# WHAT IS REQUIRED
A single number is required: how many lines in the entries hold the word "comparison".

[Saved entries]
━━━━━━━━━━
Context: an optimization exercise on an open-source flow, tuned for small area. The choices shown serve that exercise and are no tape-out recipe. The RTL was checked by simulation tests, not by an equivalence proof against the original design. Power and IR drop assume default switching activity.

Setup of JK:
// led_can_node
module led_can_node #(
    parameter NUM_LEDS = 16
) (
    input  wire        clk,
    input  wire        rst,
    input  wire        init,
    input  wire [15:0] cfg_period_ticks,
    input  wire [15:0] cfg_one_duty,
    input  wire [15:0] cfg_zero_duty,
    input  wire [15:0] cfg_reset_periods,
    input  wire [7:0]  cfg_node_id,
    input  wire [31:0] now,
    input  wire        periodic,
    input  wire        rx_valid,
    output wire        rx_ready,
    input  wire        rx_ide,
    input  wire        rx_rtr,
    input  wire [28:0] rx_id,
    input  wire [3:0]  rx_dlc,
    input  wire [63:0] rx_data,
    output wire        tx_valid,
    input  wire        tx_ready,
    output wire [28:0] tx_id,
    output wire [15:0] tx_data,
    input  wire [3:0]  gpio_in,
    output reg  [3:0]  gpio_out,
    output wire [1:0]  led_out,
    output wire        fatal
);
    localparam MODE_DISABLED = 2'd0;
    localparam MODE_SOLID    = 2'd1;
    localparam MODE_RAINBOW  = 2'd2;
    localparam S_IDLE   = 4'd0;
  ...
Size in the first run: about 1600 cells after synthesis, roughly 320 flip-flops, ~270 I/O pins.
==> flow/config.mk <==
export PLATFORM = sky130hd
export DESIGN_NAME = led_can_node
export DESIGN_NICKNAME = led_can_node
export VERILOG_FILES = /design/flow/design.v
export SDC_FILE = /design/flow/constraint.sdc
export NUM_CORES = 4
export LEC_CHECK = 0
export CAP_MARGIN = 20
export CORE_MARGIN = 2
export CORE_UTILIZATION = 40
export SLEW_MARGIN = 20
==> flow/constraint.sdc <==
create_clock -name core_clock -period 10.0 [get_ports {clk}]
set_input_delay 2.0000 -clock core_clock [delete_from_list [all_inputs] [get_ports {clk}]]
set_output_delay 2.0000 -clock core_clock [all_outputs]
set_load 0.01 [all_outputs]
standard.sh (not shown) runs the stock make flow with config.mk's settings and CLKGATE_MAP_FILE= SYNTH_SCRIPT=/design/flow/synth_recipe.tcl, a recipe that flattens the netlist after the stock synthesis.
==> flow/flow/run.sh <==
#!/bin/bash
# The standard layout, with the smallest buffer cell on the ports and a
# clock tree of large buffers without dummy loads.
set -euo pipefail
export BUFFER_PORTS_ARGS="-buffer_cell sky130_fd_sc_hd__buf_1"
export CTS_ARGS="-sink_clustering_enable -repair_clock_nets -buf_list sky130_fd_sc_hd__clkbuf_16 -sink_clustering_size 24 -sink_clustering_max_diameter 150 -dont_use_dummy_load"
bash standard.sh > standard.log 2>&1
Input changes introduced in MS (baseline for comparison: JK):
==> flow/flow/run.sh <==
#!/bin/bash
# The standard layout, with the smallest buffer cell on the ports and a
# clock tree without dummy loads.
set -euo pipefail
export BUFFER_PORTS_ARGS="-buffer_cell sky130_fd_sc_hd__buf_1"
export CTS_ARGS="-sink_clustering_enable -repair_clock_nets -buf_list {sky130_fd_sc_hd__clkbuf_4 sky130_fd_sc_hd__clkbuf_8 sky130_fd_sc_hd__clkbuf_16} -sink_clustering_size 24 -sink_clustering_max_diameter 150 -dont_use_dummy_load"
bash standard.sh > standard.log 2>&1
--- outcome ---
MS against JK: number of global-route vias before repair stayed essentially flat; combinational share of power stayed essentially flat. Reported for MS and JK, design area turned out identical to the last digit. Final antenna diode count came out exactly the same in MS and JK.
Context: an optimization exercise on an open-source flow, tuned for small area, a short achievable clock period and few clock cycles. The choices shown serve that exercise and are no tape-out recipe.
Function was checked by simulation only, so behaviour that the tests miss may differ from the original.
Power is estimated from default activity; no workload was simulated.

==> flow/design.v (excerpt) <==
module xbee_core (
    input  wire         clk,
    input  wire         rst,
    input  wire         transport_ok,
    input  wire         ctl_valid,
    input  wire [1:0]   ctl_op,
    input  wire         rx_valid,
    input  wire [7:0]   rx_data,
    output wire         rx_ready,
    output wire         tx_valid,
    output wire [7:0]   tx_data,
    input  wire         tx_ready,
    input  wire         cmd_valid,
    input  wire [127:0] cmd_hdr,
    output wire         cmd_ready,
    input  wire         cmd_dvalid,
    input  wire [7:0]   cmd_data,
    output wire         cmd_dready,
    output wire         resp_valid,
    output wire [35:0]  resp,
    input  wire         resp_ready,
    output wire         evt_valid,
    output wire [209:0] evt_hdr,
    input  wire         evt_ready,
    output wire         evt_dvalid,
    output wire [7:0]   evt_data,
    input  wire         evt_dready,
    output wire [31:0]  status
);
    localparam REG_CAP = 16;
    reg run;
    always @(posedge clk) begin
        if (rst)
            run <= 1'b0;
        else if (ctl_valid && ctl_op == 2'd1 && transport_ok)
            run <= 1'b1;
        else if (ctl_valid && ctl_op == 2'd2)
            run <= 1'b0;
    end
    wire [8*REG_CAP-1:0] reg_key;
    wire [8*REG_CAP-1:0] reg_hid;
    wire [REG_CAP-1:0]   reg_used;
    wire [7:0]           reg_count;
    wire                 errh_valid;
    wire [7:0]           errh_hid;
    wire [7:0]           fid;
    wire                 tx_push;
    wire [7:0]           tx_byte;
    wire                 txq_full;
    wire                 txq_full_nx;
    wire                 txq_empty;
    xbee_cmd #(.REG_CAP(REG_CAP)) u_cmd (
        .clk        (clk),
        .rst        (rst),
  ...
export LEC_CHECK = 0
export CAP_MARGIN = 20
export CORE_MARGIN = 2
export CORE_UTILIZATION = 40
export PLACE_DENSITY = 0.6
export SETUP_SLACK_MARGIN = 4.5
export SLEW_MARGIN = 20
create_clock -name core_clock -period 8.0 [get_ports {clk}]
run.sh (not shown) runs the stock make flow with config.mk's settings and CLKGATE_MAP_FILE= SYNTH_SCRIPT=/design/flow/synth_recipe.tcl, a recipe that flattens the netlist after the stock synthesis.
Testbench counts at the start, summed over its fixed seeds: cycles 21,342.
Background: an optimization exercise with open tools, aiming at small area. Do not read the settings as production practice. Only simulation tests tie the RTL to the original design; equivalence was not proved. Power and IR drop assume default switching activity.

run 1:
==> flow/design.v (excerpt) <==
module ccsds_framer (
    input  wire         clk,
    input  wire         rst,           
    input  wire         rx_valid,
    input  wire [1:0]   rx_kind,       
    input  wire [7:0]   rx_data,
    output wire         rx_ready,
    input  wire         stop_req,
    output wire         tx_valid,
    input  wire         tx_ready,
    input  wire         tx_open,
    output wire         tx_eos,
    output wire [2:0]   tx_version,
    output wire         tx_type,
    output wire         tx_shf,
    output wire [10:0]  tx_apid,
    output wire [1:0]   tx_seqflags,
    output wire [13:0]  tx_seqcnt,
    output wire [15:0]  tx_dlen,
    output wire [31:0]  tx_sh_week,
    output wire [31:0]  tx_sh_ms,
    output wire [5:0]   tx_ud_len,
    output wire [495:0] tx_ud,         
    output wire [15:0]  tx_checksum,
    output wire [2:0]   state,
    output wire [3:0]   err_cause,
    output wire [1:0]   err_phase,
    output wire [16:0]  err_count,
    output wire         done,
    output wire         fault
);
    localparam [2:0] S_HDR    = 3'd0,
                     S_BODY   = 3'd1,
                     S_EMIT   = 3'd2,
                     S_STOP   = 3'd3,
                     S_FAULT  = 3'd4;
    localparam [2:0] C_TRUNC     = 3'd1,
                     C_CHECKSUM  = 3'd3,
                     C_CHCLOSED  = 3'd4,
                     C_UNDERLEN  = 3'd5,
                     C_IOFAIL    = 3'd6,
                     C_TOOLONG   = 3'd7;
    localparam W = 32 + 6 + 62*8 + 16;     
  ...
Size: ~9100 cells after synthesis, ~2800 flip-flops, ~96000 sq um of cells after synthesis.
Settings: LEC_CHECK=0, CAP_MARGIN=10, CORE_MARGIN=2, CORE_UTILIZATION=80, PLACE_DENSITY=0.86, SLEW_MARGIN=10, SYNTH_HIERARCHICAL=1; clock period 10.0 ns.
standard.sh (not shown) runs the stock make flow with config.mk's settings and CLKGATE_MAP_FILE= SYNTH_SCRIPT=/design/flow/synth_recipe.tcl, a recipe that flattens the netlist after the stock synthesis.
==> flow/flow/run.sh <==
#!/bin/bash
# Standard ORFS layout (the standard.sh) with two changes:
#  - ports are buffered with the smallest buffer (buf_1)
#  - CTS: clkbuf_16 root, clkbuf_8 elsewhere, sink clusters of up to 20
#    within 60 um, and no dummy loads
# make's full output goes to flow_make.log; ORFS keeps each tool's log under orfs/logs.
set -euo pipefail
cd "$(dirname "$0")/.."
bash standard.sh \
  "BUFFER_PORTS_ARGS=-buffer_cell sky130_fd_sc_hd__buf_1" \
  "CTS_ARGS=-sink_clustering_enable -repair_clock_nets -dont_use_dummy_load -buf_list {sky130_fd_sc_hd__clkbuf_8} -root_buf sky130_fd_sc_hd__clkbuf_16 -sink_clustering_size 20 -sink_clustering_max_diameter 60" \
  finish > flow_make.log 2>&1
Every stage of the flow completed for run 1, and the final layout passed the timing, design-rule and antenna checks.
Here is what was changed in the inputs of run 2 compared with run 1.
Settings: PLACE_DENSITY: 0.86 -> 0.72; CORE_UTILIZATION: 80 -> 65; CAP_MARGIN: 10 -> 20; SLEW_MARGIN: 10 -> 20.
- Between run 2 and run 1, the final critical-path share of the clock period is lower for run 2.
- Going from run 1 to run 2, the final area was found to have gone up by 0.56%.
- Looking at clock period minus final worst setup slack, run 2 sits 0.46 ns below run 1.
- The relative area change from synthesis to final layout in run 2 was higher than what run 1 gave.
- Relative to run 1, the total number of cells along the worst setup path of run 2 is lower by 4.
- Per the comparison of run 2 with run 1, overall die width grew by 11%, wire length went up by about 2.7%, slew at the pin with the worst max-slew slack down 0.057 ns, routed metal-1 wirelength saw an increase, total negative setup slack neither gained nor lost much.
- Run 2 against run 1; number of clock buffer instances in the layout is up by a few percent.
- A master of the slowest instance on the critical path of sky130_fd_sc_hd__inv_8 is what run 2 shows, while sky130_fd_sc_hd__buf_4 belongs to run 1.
━━━━━━━━━━
# TASK SOLUTION
2